File: config.mk
export PLATFORM = sky130hd
export DESIGN_NAME = pll_reset_sequencer
export DESIGN_NICKNAME = d
export VERILOG_FILES = /design/src/rtl/pll_seq_pkg.sv /design/src/rtl/sync_2ff.sv /design/src/rtl/pll_reset_sequencer.sv
export SDC_FILE = /design/constraint.sdc
export NUM_CORES = 1
export LEC_CHECK = 0
export CAP_MARGIN = 20
export CORE_ASPECT_RATIO = 2
export CORE_UTILIZATION = 60
export CTS_BUF_LIST = sky130_fd_sc_hd__clkbuf_4 sky130_fd_sc_hd__clkbuf_8 sky130_fd_sc_hd__clkbuf_16
export CTS_CLUSTER_DIAMETER = 80
export DETAILED_ROUTE_END_ITERATION = 7
export PLACE_DENSITY_LB_ADDON = 0.3
export REMOVE_ABC_BUFFERS = 1
export SLEW_MARGIN = 10
export SYNTH_ARGS = -nofsm -noshare
export SYNTH_HDL_FRONTEND = slang
export SYNTH_SLANG_ARGS = --single-unit
File: constraint.sdc
create_clock -name clock -period 3.3 [get_ports clock]
set_clock_uncertainty 0.1 [all_clocks]
set_input_delay 0.66 -clock clock [delete_from_list [all_inputs] [get_ports clock]]
set_output_delay 0.66 -clock clock [all_outputs]
set_load 0.01 [all_outputs]
File: config.mk
export PLATFORM = sky130hd
export DESIGN_NAME = enemy_ai_ctrl
export DESIGN_NICKNAME = d
export VERILOG_FILES = /design/src/rtl/enemy_ai_ctrl.sv
export SDC_FILE = /design/constraint.sdc
export NUM_CORES = 1
export LEC_CHECK = 0
export ABC_AREA = 1
export CORE_MARGIN = 5
export CORE_UTILIZATION = 35
export DETAILED_ROUTE_END_ITERATION = 7
export HOLD_SLACK_MARGIN = 0.02
export RECOVER_POWER = 50
export SKIP_CTS_REPAIR_TIMING = 1
export SLEW_MARGIN = 30
export SYNTH_ARGS = -nofsm -noshare
export SYNTH_HDL_FRONTEND = slang
export SYNTH_SLANG_ARGS = --single-unit
File: constraint.sdc
create_clock -name clk -period 4.2 [get_ports clk]
set_input_delay 0.84 -clock clk [delete_from_list [all_inputs] [get_ports clk]]
set_output_delay 0.84 -clock clk [all_outputs]
set_load 0.01 [all_outputs]
[config.mk]
export PLATFORM = sky130hd
export DESIGN_NAME = alu_pipe_nbit_flat
export DESIGN_NICKNAME = d
export VERILOG_FILES = /design/src/rtl/alu_pipe_nbit_if.sv /design/src/rtl/alu_pipe_nbit.sv /design/src/flat_wrapper.sv
export SDC_FILE = /design/constraint.sdc
export NUM_CORES = 1
export LEC_CHECK = 0
export CORE_MARGIN = 2
export CORE_UTILIZATION = 57
export DETAILED_ROUTE_END_ITERATION = 10
export GPL_TIMING_DRIVEN = 0
export PLACE_DENSITY = 0.92
export SYNTH_ARGS = -nofsm -noshare
export SYNTH_HDL_FRONTEND = slang
export SYNTH_SLANG_ARGS = --single-unit
[constraint.sdc]
create_clock -name i_clk -period 3.56 [get_ports i_clk]
set_input_delay 0.534 -clock i_clk [delete_from_list [all_inputs] [get_ports i_clk]]
set_output_delay 0.534 -clock i_clk [all_outputs]
set_load 0.05 [all_outputs]
[src/rtl/alu_pipe_nbit_if.sv]
// Stream bundle for alu_pipe_nbit: operation in (valid/ready) and result/flags out (valid/ready).
interface alu_pipe_nbit_if #(
  parameter int unsigned WIDTH = 8
);
  logic             i_valid;
  logic             o_ready;
  logic [2:0]       i_op;
  logic [WIDTH-1:0] i_a;
  logic [WIDTH-1:0] i_b;
  logic             o_valid;
  logic             i_ready;
  logic [WIDTH-1:0] o_result;
  logic [7:0]       o_flag;

  modport master (
    output i_valid, i_op, i_a, i_b, i_ready,
    input  o_ready, o_valid, o_result, o_flag
  );

  modport slave (
    input  i_valid, i_op, i_a, i_b, i_ready,
    output o_ready, o_valid, o_result, o_flag
  );
endinterface
$ cat src/rtl/gmii_rx_reconcile_pkg.sv
// gmii_rx_reconcile_pkg: shared state encoding, GMII code constants and helpers for the GMII receive reconciliation block
package gmii_rx_reconcile_pkg;
  typedef enum logic [2:0] {
    ST_IDLE,
    ST_PREAMBLE,
    ST_DATA,
    ST_EXTEND,
    ST_DROP
  } state_t;

  typedef enum logic [2:0] {
    RX_IDLE,
    RX_FALSE_CARRIER,
    RX_EXTEND,
    RX_EXTEND_ERROR,
    RX_DATA,
    RX_DATA_ERROR,
    RX_RESERVED
  } rx_class_t;

  localparam logic [7:0] PREAMBLE_BYTE   = 8'h55;
  localparam logic [7:0] SFD_BYTE        = 8'hD5;
  localparam logic [7:0] FALSE_CARRIER   = 8'h0E;
  localparam logic [7:0] CARRIER_EXT     = 8'h0F;
  localparam logic [7:0] CARRIER_EXT_ERR = 8'h1F;

  // Where a carrier starting with this byte leads: preamble, straight to data, or junk.
  function automatic state_t sof_state(input logic [7:0] d);
    return d == PREAMBLE_BYTE ? ST_PREAMBLE : d == SFD_BYTE ? ST_DATA : ST_DROP;
  endfunction

  function automatic logic [15:0] sat_inc(input logic [15:0] v);
    return &v ? v : v + 16'd1;
  endfunction
endpackage

$ cat src/rtl/gmii_rx_reconcile_decode.sv
// gmii_rx_decode: combinational classification of one GMII receive sample
module gmii_rx_decode
  import gmii_rx_reconcile_pkg::*;
(
  input  logic       rx_dv,
  input  logic       rx_er,
  input  logic [7:0] rxd,
  output rx_class_t  cls
);
  always_comb
    cls = rx_dv ? (rx_er ? RX_DATA_ERROR : RX_DATA) :
          !rx_er ? RX_IDLE :
          rxd == FALSE_CARRIER ? RX_FALSE_CARRIER :
          rxd == CARRIER_EXT ? RX_EXTEND :
          rxd == CARRIER_EXT_ERR ? RX_EXTEND_ERROR : RX_RESERVED;
endmodule
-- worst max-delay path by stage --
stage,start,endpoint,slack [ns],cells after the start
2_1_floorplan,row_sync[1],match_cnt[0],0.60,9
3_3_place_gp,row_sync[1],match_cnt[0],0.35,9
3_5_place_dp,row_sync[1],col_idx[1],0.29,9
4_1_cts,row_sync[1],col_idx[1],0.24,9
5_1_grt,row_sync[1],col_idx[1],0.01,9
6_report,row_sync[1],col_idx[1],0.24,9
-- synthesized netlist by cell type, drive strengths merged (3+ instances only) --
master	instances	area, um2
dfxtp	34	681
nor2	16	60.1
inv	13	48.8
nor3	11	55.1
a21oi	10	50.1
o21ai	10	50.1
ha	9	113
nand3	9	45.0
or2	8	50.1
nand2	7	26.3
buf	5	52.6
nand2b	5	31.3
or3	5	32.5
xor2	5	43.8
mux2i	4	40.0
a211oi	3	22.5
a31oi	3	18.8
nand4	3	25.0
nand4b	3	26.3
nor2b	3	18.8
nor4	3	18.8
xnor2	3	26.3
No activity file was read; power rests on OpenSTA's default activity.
`src/rtl/p2s_pkg.sv`:
```
// Shared types and defaults for the parallel-to-serial transmitter.
package p2s_pkg;
  typedef enum logic [1:0] {IDLE, SHIFT, GAP} p2s_state_t;
  localparam int P2S_DEF_WIDTH = 8;
  localparam int P2S_MIN_GAP   = 1;
endpackage

```
`src/rtl/p2s_hold_reg.sv`:
```
// One-entry word buffer; a write and a read on the same edge leaves it full with the new word.
module p2s_hold_reg #(
  parameter int WIDTH = 8
) (
  input  logic             clk,
  input  logic             rst_n,
  input  logic             wr,
  input  logic             rd,
  input  logic [WIDTH-1:0] wdata,
  output logic [WIDTH-1:0] rdata,
  output logic             full
);
  logic [WIDTH-1:0] data_q, data_d;
  logic             full_q, full_d;

  always_comb begin
    data_d = data_q;
    full_d = full_q;
    if (rd) full_d = 1'b0;
    if (wr) begin
      data_d = wdata;
      full_d = 1'b1;
    end
  end

  always_ff @(posedge clk or negedge rst_n) begin
    if (!rst_n) begin
      data_q <= '0;
      full_q <= 1'b0;
    end else begin
      data_q <= data_d;
      full_q <= full_d;
    end
  end

  assign rdata = data_q;
  assign full  = full_q;
endmodule

```
`src/rtl/parallel2serial.sv`:
```
// Serialises handshaked parallel words LSB first with a start pulse and a forced inter-frame gap.
// Optional frame counter output enabled by defining P2S_FRAME_CNT_EN.
module parallel2serial
  import p2s_pkg::*;
#(
  parameter int WIDTH      = P2S_DEF_WIDTH,
  parameter int GAP_CYCLES = P2S_MIN_GAP
) (
  input  logic             clk,
  input  logic             rst_n,
  input  logic [WIDTH-1:0] din,
  input  logic             din_valid,
  output logic             din_ready,
  output logic             serial_start,
  output logic             d,
  output logic             busy,
  output logic             frame_done
`ifdef P2S_FRAME_CNT_EN
  ,
  output logic [15:0]      frame_cnt
`endif
);
  localparam int CW = (WIDTH > 1) ? $clog2(WIDTH) : 1;
  localparam int GW = (GAP_CYCLES > 1) ? $clog2(GAP_CYCLES) : 1;

  p2s_state_t       state_q, state_d;
  logic [CW-1:0]    cnt_q, cnt_d;
  logic [GW-1:0]    gcnt_q, gcnt_d;
  logic [WIDTH-1:0] shreg_q, shreg_d;
  logic             start_q, start_d;
  logic             dout_q, dout_d;
  logic             busy_q, busy_d;
  logic             fdone_q, fdone_d;
  logic             load;
  logic             hold_full;
  logic [WIDTH-1:0] hold_data;

  assign din_ready = !hold_full;

  p2s_hold_reg #(.WIDTH(WIDTH)) u_hold (
    .clk   (clk),
    .rst_n (rst_n),
    .wr    (din_valid && din_ready),
    .rd    (load),
    .wdata (din),
    .rdata (hold_data),
    .full  (hold_full)
  );

  // Outputs are registered from the current state, so they trail the state by one cycle.
  always_comb begin
    state_d = state_q;
    cnt_d   = cnt_q;
    gcnt_d  = gcnt_q;
    shreg_d = shreg_q;
    load    = 1'b0;
    start_d = 1'b0;
    dout_d  = 1'b0;
    fdone_d = 1'b0;
    busy_d  = (state_q != IDLE);
    case (state_q)
      IDLE: begin
        if (hold_full) begin
          load    = 1'b1;
          shreg_d = hold_data;
          cnt_d   = '0;
          state_d = SHIFT;
        end
      end
      SHIFT: begin
        start_d = (cnt_q == '0);
        dout_d  = shreg_q[0];
        shreg_d = shreg_q >> 1;
        cnt_d   = cnt_q + CW'(1);
        if (cnt_q == CW'(WIDTH - 1)) begin
          gcnt_d  = '0;
          state_d = GAP;
        end
      end
      GAP: begin
        fdone_d = (gcnt_q == '0);
        gcnt_d  = gcnt_q + GW'(1);
        if (gcnt_q == GW'(GAP_CYCLES - 1)) begin
          if (hold_full) begin
            load    = 1'b1;
            shreg_d = hold_data;
            cnt_d   = '0;
            state_d = SHIFT;
          end else begin
            state_d = IDLE;
          end
        end
      end
      default: state_d = IDLE;
    endcase
  end

  always_ff @(posedge clk or negedge rst_n) begin
    if (!rst_n) begin
      state_q <= IDLE;
      cnt_q   <= '0;
      gcnt_q  <= '0;
      shreg_q <= '0;
      start_q <= 1'b0;
      dout_q  <= 1'b0;
      busy_q  <= 1'b0;
      fdone_q <= 1'b0;
    end else begin
      state_q <= state_d;
      cnt_q   <= cnt_d;
      gcnt_q  <= gcnt_d;
      shreg_q <= shreg_d;
      start_q <= start_d;
      dout_q  <= dout_d;
      busy_q  <= busy_d;
      fdone_q <= fdone_d;
    end
  end

  assign serial_start = start_q;
  assign d            = dout_q;
  assign busy         = busy_q;
  assign frame_done   = fdone_q;

`ifdef P2S_FRAME_CNT_EN
  logic [15:0] fcnt_q, fcnt_d;

  always_comb fcnt_d = fcnt_q + 16'(fdone_d);

  always_ff @(posedge clk or negedge rst_n) begin
    if (!rst_n) fcnt_q <= '0;
    else        fcnt_q <= fcnt_d;
  end

  assign frame_cnt = fcnt_q;
`endif
endmodule

```
`config.mk`:
```
export PLATFORM = sky130hd
export DESIGN_NAME = parallel2serial
export DESIGN_NICKNAME = d
export VERILOG_FILES = /design/src/rtl/p2s_pkg.sv /design/src/rtl/p2s_hold_reg.sv /design/src/rtl/parallel2serial.sv
export SDC_FILE = /design/constraint.sdc
export NUM_CORES = 1
export LEC_CHECK = 0
export CAP_MARGIN = 40
export CORE_MARGIN = 1
export CORE_UTILIZATION = 40
export DETAILED_ROUTE_END_ITERATION = 8
export HOLD_SLACK_MARGIN = 0.15
export PLACE_DENSITY_LB_ADDON = 0.1
export SETUP_SLACK_MARGIN = 0.3
export SYNTH_ARGS = -nofsm -noshare
export SYNTH_HDL_FRONTEND = slang
export SYNTH_SLANG_ARGS = --single-unit
```
`constraint.sdc`:
```
create_clock -name clk -period 1.4 [get_ports clk]
set_input_delay 0.28 -clock clk [delete_from_list [all_inputs] [get_ports clk]]
set_output_delay 0.28 -clock clk [all_outputs]
set_load 0.01 [all_outputs]
```
==> results by group <==
Detailed routing
  • Detailed-route wire length per cell: ~15 um
  • Initial DRC count: 22
  • Post-route ant nets: 0
  • Routed vias: 756
  • Total wire length: between 2 and 2.5 mm
  • DR DRC count: 0
  • Via density: between 4 and 5
  • First-pass DRT Iterations: 4

Logic synthesis
  • Synth area leaders: dfrtp_1 (57%), mux2_2 (19%), mux2_4 (5.1%)
  • Ys async rst share: 100%
  • Yosys warns: 0
  • Netlist cell types: 24
  • Primary FF master, synth: dfrtp_1
  • Cells after Synth: 82
  • Cell with the most instances after synthesis: dfrtp_1
  • Syn avg cell area: between 10 and 15 um^2
  • Post-synth top area cell: dfrtp_1
  • Post-synth EDFFs: 0
  • #FFs+latches synth: 27
  • Share of the synthesized area in the top cell type: 57.0%
  • Synth cell count leaders: dfrtp_1 (27), mux2_2 (20), mux2_4 (4)
  • Synth Cell Area: roughly 1200 um^2
  • Register area share after synthesis: about 57%
  • Syn Nets: between 90 and 100

Power
  • Power Density: between 2000 and 2500 nW/um^2
  • Maximum vdd drop: 1.41 mV
  • Leakage: ~0.84 nW
  • Tot Pwr: 3.59 mW

Setup path
  • Required @ worst endpoint: 1610 ps
  • Worst EP arrival: 1680 ps
  • Worst reg2reg setup slack: -70 ps
  • Worst Path Max Fanout: 4
  • Crit Path Class: register to register
  • Critical path startpoint category: register
  • Reg-to-Reg Start: state_q[1]$_DFFE_PN0P_
  • Crit. End Element: register
  • CP startpoint: state_q[1]$_DFFE_PN0P_

Placed design
  • GPL Wtd Cong: approximately 0.68
  • # placed instances: 135
  • Placed Instance Area: 1450 um^2
  • Dpl ws: -102 ps
  • IO buf count: 15
  • DP Wirelength: 1.21 mm

Global routing
  • Vias in the first global route: slightly below 800
  • Initial antenna violation count: 0
  • Remaining Overflow, GRT: 0
  • Largest net degree at the start of global routing: 28
  • First-pass GRT wire length: around 3.5 mm
  • Overall Global Routing Usage: 14.5%

Cells and area
  • Filler cells: 204
  • Finished Layout Cells: 152
  • Register area: 677 um^2
  • Final instance area: ~1700 um^2
  • Area Growth Syn to Fin: 45.4%
  • # diodes: 0
  • Fin nets: between 100 and 150
  • Finished Core Util: between 60% and 70%
  • Multi-input logic area: 566 um^2
  • Layout cell share with drive strength beyond 1: 55.4%

Floorplan
  • Total I/O pin count: 16
  • Core footprint: ~2800 um^2
  • Row Count: 19
  • Die width: approximately 56 um
  • Die Y-Extent: ~56 um
  • Initial core utilization: between 40% and 50%
  • Full die area: between 3000 and 4000 um^2

Timing
  • Final worst-path cycle share: 105%
  • Tightest Pin Transition: 177 ps
  • Clock Skew: around 1.4 ps
  • Final setup fails: 8
  • Max-slew violations: 0
  • Rel. slew slack: between 80% and 90%
  • Fmax achieved: 0.681 GHz
  • Min cycle time layout: 1470 ps
  • RSZ-0062 raised after global routing: yes
  • Setup ws final: -68.1 ps
  • Final Hold Fails: 0
  • Hold slack: slightly below 300 ps
  • Setup TNS: -424 ps

Worst hold path
  • Tightest Hold Check Type: primary input to asynchronous set/reset pin

Run status
  • Status: complete, but fails checks
  • Failing checks: negative setup slack

Clock network
  • Clk buf depth: 2
  • TritonCTS clock tree: yes
  • Root buffer cell: clkbuf_4
  • H-Tree Depth: 1
  • Clock-pin slew on the worst setup and hold paths: around 130 ps
  • # clock sinks: 27
  • Post-CTS Hold Fix Bufs: 0
  • Num CTS Buffers: 3
  • Clock Latency Late Sink: 310 ps

Job
  • Max-capacitance violation count: 0
[layer usage]
metal / wire [um] / vias to the layer above / track usage, %
met5: 0 / - / 0
met4: 18 / 0 / 7.67
met3: 69 / 2 / 2.30
met2: 1160 / 12 / 23.5
met1: 980 / 380 / 18.7
li1: - / 362 / -
[state kept, by name, indices dropped and copies added (netlist names)]
name	cells
cnt_q	3
busy	1
u_hold.rdata	8
serial_start	1
frame_done	1
state_q	2
d	1
u_hold.full	1
gcnt_q	1
shreg_q	8
[cells in the final DEF, fill, tap and decap left out, types with 2 or more instances in the layout]
master           count
nor2b_4              3
inv_1                2
mux2_2               8
mux2_4              16
buf_4               11
buf_12               3
clkbuf_4             3
buf_6               10
o21ai_4              2
a22o_1               2
clkdlybuf4s50_1     10
dfrtp_1             26
buf_2                4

_ _ _

:: PROBLEM ::
Find every line in the records above that holds the word "leaders", and copy each one.

:: EXERCISE OUTPUT ::
  • Synth area leaders: dfrtp_1 (57%), mux2_2 (19%), mux2_4 (5.1%)
  • Synth cell count leaders: dfrtp_1 (27), mux2_2 (20), mux2_4 (4)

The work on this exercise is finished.